As dificuldades do Poder Judiciário no Brasil

Enviada em 11/08/2019

Montesquiel, filósofo iluminista, em “O espírito das leis” estabeleceu a divisão dos poderes, mostrando ser imprescindível para diminuir a concentração e o abuso de poder. Nesse contexto, o sistema político brasileiro é dividido em Legislativo, Executivo e Judiciário esse último sendo responsável por julgar e aplicar as leis no país. Entretanto, o excesso de demanda e atribuições em conjunto com a quantidade insuficiente de magistrados e servidores agravam problemas como a lentidão da justiça. Diante disso, é preciso discutir os fatores que configuram os entraves do Poder Judiciário e suas implicações para a sociedade.

Em primeira análise, vale destacar a grande quantidade de processos como importante característica do atual cenário do sistema judiciário. Sob essa perspectiva, nota-se que o excesso de atribuições é ocasionado por inúmeras ações que passam pelo Judiciário apenas por burocracia. Dessa forma, as demandas que poderiam ser resolvidas em outras esferas administrativas como divórcios consensuais, inventários e alvarás, em que não há litígio, intensificam a morosidade da justiça dificultando esse processo legal.

Somado a isso, outro fator relevante é que o número de juízes não cresce proporcionalmente ao número de processos. Com efeito disso, uma parcela da população é prejudicada pela demora do processo pois, o sistema judiciário não consegue atender as demandas em um ritmo satisfatório. Ainda nessa questão, é fundamental pontuar o elevado grau de complexidade dos métodos de seleção para juízes assim favorecendo as dificuldades desse sistema.

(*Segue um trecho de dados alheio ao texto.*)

File: src/rtl/hazard_scoreboard.sv
// Decode-side register scoreboard: tracks every in-flight writer's pipeline latch and
// produces operand forward selects, the load-use/multi-cycle stall and a stall counter.
module hazard_scoreboard #(
  parameter int NUM_REGS = 32,
  parameter int AW       = 5,
  parameter int DEPTH    = 3,
  parameter int NUM_SRC  = 2,
  parameter int LW       = 2,
  parameter int CNT_W    = 32
) (
  input  logic                   clk,
  input  logic                   rst_n,
  input  logic                   i_hold,
  input  logic                   i_flush,
  input  logic                   i_issue_valid,
  input  logic [AW-1:0]          i_issue_rd,
  input  logic [LW-1:0]          i_issue_k,
  input  logic [NUM_SRC*AW-1:0]  i_src_addr,
  input  logic [NUM_SRC-1:0]     i_src_used,
  input  logic                   i_dec_branch,
  output logic [NUM_SRC*LW-1:0]  o_fwd_sel,
  output logic                   o_stall,
  output logic                   o_busy,
  output logic [CNT_W-1:0]       o_stall_cycles
);

  logic [NUM_REGS-1:0] r_v;
  logic [LW-1:0]       r_s [NUM_REGS];
  logic [LW-1:0]       r_k [NUM_REGS];
  logic [CNT_W-1:0]    r_stall_cycles;

  logic                  w_acc;
  logic                  w_stall;
  logic [NUM_SRC*LW-1:0] w_fwd_sel;
  logic [AW-1:0]         w_a;
  logic [LW:0]           w_s;
  logic [LW:0]           w_k;

  // Issue handshake: the decode instruction (i_issue_valid) is taken on the edge only
  // when the scoreboard is not stalling, the pipe is not held and decode is not flushed.
  assign w_acc = i_issue_valid & ~w_stall & ~i_hold & ~i_flush & (i_issue_rd != '0);

  always_ff @(posedge clk or negedge rst_n) begin
    if (!rst_n) begin
      r_v <= '0;
      for (int r = 0; r < NUM_REGS; r++) begin
        r_s[r] <= '0;
        r_k[r] <= '0;
      end
    end else begin
      r_v[0] <= 1'b0;
      for (int r = 1; r < NUM_REGS; r++) begin
        if (w_acc && (i_issue_rd == AW'(r))) begin
          r_v[r] <= 1'b1;
          r_s[r] <= LW'(1);
          r_k[r] <= i_issue_k;
        end else if (r_v[r]) begin
          // Flush kills the ID/EX occupant even while the pipe is frozen.
          if (i_flush && (r_s[r] == LW'(1))) begin
            r_v[r] <= 1'b0;
          end else if (!i_hold) begin
            if (r_s[r] == LW'(DEPTH)) r_v[r] <= 1'b0;
            else                      r_s[r] <= r_s[r] + LW'(1);
          end
        end
      end
    end
  end

  always_comb begin
    w_stall   = 1'b0;
    w_fwd_sel = '0;
    w_a       = '0;
    w_s       = '0;
    w_k       = '0;
    for (int j = 0; j < NUM_SRC; j++) begin
      w_a = i_src_addr[j*AW +: AW];
      if (i_src_used[j] && (w_a != '0) && (int'(w_a) < NUM_REGS) && r_v[w_a]) begin
        w_s = {1'b0, r_s[w_a]};
        w_k = {1'b0, r_k[w_a]};
        if (i_dec_branch) begin
          // Branch compares in decode, so the operand must be available right now.
          if (w_s >= w_k) w_fwd_sel[j*LW +: LW] = w_s[LW-1:0];
          else            w_stall = 1'b1;
        end else if ((w_s + 1'b1) > (LW+1)'(DEPTH)) begin
          w_fwd_sel[j*LW +: LW] = '0;
        end else if ((w_s + 1'b1) >= w_k) begin
          w_fwd_sel[j*LW +: LW] = w_s[LW-1:0] + LW'(1);
        end else begin
          w_stall = 1'b1;
        end
      end
    end
  end

  always_ff @(posedge clk or negedge rst_n) begin
    if (!rst_n) begin
      r_stall_cycles <= '0;
    end else if (w_stall && !i_hold && (r_stall_cycles != {CNT_W{1'b1}})) begin
      r_stall_cycles <= r_stall_cycles + 1'b1;
    end
  end

  assign o_fwd_sel      = w_fwd_sel;
  assign o_stall        = w_stall;
  assign o_busy         = |r_v;
  assign o_stall_cycles = r_stall_cycles;

  a_issue_k_legal: assert property (@(posedge clk) disable iff (!rst_n)
    w_acc |-> ((i_issue_k != '0) && (int'(i_issue_k) <= DEPTH)));

endmodule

Torna-se evidente, portanto, que o Judiciário brasileiro enfrenta grandes obstáculos para seu exercício pleno e medidas são necessárias para minimizar essa problemática. Para tanto, o Governo em conjunto com instituições de seleção e avaliação devem promover processos seletivos para juízes menos rígidos com intuito de acelerar a resolução dos casos, além de investir na qualificação desses profissionais a fim de que a sociedade não fique exposta à injustiças. Cabe ainda, ao Poder Público em parceria com empresas privadas, investir em infraestrutura por meio do uso tecnologia, informatização dos processos a fim de minimizar a demanda excessiva. Talvez assim, o Poder Judiciário possa realizar sua função de forma íntegra e nenhum cidadão seja lesado.